■ **THE PROBLEM**: Examine the records and identify each line that includes the string "bits". Copy those lines.

Entries taken from a collection:

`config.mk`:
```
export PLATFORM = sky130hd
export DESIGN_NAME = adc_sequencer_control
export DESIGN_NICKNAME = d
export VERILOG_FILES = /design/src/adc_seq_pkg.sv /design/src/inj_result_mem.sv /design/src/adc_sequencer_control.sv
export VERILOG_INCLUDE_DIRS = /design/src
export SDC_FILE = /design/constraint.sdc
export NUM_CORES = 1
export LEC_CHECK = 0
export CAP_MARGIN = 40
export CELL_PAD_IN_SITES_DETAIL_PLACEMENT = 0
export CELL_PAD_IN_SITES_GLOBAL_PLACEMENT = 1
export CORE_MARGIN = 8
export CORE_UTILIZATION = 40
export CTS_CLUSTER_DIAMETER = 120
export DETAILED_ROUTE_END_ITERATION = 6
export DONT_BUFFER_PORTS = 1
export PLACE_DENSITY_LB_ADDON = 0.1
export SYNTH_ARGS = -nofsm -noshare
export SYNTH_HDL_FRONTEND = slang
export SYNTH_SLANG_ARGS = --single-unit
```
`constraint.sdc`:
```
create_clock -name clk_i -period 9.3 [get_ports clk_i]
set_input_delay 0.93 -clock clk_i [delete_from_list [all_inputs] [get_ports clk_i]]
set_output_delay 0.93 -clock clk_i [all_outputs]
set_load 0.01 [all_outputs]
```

...

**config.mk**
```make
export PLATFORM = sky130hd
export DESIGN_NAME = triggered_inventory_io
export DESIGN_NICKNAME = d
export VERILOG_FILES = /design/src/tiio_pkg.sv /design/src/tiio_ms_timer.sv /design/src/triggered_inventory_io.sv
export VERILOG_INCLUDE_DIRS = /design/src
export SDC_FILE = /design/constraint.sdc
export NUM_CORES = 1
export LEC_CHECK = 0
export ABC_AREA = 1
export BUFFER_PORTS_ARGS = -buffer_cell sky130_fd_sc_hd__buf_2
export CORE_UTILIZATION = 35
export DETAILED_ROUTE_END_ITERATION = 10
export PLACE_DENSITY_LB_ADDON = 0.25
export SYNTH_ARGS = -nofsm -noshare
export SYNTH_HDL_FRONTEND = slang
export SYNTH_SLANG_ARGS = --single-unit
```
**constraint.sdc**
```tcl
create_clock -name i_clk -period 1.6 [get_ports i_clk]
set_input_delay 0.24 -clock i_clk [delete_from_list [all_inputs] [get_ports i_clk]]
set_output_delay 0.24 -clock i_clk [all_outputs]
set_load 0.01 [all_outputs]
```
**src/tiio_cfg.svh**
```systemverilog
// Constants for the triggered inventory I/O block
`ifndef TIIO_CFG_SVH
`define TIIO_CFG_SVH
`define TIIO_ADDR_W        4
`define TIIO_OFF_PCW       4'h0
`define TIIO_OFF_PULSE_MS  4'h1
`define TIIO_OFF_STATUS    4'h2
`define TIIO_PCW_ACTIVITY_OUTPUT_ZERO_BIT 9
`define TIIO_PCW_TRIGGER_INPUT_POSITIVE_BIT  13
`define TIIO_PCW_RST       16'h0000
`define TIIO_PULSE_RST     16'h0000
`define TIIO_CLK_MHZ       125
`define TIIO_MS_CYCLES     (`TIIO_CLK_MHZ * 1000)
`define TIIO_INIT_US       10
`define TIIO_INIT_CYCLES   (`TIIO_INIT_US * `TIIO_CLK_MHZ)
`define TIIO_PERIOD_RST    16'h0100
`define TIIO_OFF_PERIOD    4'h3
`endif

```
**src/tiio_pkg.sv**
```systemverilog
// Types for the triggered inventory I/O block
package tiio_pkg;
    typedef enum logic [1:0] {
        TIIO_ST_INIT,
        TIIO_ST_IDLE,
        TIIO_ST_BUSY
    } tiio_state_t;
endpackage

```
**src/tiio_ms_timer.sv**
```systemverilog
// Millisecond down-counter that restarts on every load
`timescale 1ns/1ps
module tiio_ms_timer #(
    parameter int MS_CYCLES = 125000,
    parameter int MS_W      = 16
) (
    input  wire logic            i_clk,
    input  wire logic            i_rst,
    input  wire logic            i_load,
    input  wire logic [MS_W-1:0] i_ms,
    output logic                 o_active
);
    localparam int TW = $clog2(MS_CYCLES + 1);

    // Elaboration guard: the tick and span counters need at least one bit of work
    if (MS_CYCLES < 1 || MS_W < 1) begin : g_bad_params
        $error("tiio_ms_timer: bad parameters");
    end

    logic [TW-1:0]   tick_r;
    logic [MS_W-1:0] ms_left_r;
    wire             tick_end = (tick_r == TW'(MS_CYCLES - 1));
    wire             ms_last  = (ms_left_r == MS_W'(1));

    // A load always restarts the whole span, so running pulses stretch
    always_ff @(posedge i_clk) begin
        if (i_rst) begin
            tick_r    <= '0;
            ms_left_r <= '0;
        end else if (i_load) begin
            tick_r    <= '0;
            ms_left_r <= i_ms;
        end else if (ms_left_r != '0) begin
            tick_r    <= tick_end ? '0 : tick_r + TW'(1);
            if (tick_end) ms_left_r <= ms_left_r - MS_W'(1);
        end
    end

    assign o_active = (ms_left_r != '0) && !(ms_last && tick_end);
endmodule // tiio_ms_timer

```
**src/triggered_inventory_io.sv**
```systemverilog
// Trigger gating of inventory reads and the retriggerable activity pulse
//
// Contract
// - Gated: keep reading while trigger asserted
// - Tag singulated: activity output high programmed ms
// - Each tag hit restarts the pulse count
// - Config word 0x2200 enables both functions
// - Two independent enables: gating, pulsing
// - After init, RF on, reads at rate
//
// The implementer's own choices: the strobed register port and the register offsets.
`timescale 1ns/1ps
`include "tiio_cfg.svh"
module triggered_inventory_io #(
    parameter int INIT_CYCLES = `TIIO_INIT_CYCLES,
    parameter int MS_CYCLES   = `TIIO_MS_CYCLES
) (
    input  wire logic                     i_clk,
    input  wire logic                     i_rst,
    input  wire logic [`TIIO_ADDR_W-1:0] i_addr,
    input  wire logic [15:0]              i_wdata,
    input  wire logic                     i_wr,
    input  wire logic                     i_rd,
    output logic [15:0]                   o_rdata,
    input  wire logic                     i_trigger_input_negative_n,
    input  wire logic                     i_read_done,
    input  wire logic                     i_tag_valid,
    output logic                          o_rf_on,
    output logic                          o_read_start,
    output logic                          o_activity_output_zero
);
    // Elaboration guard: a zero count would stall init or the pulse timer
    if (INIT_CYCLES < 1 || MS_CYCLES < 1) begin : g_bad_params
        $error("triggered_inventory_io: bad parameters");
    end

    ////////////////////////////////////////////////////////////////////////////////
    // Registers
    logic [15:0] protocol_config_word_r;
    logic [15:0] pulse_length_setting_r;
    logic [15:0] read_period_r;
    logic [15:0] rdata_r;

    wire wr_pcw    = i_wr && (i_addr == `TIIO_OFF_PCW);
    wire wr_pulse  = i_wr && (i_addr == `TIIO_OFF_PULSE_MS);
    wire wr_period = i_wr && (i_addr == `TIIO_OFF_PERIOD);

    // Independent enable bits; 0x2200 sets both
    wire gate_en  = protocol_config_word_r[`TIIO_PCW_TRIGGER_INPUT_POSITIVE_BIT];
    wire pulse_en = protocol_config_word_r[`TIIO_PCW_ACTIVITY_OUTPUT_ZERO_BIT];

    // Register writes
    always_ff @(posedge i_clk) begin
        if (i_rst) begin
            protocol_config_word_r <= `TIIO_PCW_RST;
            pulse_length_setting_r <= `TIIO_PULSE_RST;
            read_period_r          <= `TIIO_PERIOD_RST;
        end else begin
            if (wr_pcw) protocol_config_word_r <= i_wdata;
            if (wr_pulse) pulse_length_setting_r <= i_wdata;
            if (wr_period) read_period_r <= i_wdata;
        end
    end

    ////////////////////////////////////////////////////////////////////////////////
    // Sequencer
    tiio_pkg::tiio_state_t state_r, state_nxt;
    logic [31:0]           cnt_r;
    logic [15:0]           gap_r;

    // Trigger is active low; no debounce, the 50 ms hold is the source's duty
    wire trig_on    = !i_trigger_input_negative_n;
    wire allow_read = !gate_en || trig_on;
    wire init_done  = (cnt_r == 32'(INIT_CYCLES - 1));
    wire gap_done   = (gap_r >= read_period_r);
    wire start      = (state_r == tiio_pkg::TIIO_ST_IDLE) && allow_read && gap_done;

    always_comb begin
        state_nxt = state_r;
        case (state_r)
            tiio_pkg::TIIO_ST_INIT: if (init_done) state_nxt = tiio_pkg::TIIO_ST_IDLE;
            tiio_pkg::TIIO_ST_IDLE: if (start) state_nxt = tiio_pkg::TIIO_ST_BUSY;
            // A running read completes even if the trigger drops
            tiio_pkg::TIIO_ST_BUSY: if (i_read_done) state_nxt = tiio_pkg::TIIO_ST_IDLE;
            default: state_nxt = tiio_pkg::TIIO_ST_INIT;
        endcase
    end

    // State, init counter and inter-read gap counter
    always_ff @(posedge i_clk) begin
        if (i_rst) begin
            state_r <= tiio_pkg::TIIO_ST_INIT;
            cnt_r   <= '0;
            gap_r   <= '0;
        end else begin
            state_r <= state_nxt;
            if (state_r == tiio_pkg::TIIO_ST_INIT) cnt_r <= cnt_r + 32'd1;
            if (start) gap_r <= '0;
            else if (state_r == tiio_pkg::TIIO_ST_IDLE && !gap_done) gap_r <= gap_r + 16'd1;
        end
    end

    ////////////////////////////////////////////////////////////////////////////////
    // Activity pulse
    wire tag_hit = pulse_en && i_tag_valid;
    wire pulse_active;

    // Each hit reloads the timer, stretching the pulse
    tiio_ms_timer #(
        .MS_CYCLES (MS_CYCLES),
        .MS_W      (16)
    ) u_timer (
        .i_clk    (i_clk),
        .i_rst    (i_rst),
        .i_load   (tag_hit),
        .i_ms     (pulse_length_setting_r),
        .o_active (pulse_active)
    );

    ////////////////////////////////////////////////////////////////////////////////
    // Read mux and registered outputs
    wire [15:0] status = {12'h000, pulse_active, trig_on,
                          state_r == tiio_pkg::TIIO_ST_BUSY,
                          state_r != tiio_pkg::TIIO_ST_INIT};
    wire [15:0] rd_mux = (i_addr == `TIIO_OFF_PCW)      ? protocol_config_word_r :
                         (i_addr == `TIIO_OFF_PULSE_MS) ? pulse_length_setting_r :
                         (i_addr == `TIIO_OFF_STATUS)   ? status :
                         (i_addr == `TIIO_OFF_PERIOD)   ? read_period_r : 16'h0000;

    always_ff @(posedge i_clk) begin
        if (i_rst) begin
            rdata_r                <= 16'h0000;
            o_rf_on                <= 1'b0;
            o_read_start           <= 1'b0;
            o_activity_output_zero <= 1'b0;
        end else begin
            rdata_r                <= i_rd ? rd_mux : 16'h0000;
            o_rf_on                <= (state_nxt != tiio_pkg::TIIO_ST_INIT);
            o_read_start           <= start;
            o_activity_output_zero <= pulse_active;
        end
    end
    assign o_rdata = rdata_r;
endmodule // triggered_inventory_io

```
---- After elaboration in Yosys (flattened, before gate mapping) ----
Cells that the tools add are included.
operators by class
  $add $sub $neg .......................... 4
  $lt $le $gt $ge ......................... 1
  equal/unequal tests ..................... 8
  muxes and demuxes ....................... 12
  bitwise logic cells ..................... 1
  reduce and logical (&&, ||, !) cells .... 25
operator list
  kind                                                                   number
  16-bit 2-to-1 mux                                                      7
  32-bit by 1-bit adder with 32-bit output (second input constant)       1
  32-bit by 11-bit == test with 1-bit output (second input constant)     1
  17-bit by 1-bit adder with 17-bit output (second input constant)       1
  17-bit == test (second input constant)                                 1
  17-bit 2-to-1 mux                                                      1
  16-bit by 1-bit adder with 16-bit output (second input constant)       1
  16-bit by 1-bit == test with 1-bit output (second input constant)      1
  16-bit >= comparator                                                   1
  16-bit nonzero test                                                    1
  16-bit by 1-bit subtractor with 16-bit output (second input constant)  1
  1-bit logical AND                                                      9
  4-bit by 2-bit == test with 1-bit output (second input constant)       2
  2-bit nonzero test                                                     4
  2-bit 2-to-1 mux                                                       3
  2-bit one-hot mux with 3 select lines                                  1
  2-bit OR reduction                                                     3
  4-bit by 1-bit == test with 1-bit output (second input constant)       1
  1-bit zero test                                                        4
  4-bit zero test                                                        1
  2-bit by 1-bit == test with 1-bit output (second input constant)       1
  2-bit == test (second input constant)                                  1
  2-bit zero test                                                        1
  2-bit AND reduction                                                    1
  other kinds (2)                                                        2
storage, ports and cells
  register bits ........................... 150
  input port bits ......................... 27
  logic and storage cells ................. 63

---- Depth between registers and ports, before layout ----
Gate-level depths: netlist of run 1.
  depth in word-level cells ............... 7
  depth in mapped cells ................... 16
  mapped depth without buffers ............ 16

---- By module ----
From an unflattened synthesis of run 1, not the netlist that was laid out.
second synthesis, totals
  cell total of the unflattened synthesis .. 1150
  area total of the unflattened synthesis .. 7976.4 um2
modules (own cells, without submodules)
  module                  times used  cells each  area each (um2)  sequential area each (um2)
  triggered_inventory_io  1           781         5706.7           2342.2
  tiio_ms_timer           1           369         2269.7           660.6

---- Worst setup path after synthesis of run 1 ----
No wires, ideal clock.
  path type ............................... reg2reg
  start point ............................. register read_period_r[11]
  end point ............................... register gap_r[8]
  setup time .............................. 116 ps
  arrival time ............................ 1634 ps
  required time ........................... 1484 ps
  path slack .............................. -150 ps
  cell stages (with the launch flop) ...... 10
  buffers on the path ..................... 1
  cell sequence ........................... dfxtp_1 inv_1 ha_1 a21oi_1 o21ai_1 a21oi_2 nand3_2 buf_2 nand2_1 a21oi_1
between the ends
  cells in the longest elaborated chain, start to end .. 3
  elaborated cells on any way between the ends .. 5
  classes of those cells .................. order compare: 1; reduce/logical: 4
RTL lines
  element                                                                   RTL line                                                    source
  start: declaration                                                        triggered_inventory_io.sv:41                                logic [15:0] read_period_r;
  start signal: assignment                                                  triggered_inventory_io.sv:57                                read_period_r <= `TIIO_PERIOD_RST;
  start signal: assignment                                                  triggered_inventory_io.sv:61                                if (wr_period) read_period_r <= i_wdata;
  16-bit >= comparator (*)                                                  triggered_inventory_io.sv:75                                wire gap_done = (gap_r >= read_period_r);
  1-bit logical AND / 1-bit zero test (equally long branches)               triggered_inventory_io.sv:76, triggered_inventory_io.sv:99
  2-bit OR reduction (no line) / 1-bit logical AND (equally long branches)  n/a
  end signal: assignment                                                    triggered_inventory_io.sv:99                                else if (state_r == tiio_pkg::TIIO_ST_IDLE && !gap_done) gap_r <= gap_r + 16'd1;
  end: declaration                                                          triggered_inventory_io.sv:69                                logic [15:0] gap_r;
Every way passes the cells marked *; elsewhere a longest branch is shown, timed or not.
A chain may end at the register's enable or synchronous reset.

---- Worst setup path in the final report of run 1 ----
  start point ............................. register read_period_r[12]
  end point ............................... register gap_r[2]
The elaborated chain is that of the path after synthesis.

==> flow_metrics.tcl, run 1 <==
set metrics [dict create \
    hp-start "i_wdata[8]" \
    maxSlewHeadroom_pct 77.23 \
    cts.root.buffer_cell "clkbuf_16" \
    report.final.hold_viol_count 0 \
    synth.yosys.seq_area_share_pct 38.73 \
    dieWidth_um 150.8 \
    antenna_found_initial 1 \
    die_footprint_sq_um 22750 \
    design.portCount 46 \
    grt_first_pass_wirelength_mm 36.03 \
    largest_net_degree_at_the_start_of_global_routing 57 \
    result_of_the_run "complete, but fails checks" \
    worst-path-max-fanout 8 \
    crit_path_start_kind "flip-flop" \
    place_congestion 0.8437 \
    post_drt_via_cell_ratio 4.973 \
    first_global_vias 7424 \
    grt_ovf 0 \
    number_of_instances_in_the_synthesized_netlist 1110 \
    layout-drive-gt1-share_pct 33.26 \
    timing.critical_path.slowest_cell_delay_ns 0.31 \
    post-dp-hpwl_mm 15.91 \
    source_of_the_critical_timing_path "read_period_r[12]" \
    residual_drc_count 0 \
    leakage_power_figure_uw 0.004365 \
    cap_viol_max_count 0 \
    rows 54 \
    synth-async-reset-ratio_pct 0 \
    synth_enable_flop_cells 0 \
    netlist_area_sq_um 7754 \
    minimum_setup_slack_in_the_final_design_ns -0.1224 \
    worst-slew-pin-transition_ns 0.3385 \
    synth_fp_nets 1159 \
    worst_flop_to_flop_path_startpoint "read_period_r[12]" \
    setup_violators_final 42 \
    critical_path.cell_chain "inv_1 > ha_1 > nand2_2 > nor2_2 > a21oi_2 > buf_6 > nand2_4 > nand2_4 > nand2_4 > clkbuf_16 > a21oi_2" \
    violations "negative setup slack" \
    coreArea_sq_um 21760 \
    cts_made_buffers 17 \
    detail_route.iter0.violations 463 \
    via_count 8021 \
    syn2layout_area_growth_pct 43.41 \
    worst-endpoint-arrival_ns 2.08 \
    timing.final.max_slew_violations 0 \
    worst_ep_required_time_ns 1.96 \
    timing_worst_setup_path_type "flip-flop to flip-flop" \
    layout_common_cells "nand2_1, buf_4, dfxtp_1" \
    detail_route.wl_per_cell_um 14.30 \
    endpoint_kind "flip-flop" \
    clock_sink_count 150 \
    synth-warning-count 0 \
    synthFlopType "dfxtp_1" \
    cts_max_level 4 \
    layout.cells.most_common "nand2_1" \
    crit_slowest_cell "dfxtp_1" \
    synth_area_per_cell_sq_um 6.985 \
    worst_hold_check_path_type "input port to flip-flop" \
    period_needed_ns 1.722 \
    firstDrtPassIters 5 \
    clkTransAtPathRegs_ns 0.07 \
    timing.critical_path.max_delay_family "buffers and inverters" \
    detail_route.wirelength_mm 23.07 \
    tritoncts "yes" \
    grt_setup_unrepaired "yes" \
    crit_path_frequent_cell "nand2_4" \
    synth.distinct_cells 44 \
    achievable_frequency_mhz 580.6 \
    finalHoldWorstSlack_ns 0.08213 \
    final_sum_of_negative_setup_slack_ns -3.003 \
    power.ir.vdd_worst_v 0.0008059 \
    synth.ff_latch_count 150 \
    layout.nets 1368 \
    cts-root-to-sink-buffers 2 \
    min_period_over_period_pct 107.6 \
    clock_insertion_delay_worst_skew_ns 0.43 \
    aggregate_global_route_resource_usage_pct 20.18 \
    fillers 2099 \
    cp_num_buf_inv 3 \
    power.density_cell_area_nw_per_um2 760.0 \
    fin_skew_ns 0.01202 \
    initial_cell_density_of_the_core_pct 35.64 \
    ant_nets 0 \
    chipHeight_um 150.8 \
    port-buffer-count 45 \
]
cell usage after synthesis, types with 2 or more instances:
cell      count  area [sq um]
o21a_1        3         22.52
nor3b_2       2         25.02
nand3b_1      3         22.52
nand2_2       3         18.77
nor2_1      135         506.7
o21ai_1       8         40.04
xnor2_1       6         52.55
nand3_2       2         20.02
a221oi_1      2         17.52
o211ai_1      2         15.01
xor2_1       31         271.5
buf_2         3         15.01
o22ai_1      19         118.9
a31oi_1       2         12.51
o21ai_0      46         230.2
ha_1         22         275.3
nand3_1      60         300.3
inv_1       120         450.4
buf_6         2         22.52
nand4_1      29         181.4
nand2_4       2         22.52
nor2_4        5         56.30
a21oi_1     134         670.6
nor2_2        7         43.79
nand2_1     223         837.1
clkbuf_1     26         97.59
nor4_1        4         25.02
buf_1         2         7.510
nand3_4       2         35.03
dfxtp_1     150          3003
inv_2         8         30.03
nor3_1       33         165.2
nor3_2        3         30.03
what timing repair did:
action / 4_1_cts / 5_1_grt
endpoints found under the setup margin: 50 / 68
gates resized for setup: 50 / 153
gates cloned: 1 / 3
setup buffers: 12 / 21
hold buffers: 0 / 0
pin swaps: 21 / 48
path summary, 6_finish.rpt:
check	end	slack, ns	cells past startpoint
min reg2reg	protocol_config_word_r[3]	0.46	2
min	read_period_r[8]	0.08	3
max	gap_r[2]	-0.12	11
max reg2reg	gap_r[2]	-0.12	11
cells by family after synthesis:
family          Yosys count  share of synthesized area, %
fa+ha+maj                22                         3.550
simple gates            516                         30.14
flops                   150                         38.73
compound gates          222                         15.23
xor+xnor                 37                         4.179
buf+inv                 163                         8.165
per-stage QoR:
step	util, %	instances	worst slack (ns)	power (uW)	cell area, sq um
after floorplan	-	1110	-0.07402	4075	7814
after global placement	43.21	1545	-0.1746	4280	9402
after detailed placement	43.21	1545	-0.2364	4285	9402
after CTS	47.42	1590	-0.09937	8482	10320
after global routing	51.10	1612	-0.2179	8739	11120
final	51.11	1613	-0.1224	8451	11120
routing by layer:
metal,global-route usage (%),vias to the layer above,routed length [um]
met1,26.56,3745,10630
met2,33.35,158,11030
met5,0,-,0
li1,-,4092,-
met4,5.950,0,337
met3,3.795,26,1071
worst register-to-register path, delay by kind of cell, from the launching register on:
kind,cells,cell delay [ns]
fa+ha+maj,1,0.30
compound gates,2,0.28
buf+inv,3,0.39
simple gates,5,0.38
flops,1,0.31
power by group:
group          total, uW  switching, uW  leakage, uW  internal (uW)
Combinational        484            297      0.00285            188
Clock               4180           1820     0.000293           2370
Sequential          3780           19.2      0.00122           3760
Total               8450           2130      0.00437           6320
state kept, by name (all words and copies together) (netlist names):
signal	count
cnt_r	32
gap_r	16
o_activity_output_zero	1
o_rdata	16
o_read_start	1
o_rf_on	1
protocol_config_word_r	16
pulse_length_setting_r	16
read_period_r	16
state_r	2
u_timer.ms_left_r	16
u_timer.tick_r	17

■ **TASK OUTPUT**:
    // Independent enable bits; 0x2200 sets both
  register bits ........................... 150
  input port bits ......................... 27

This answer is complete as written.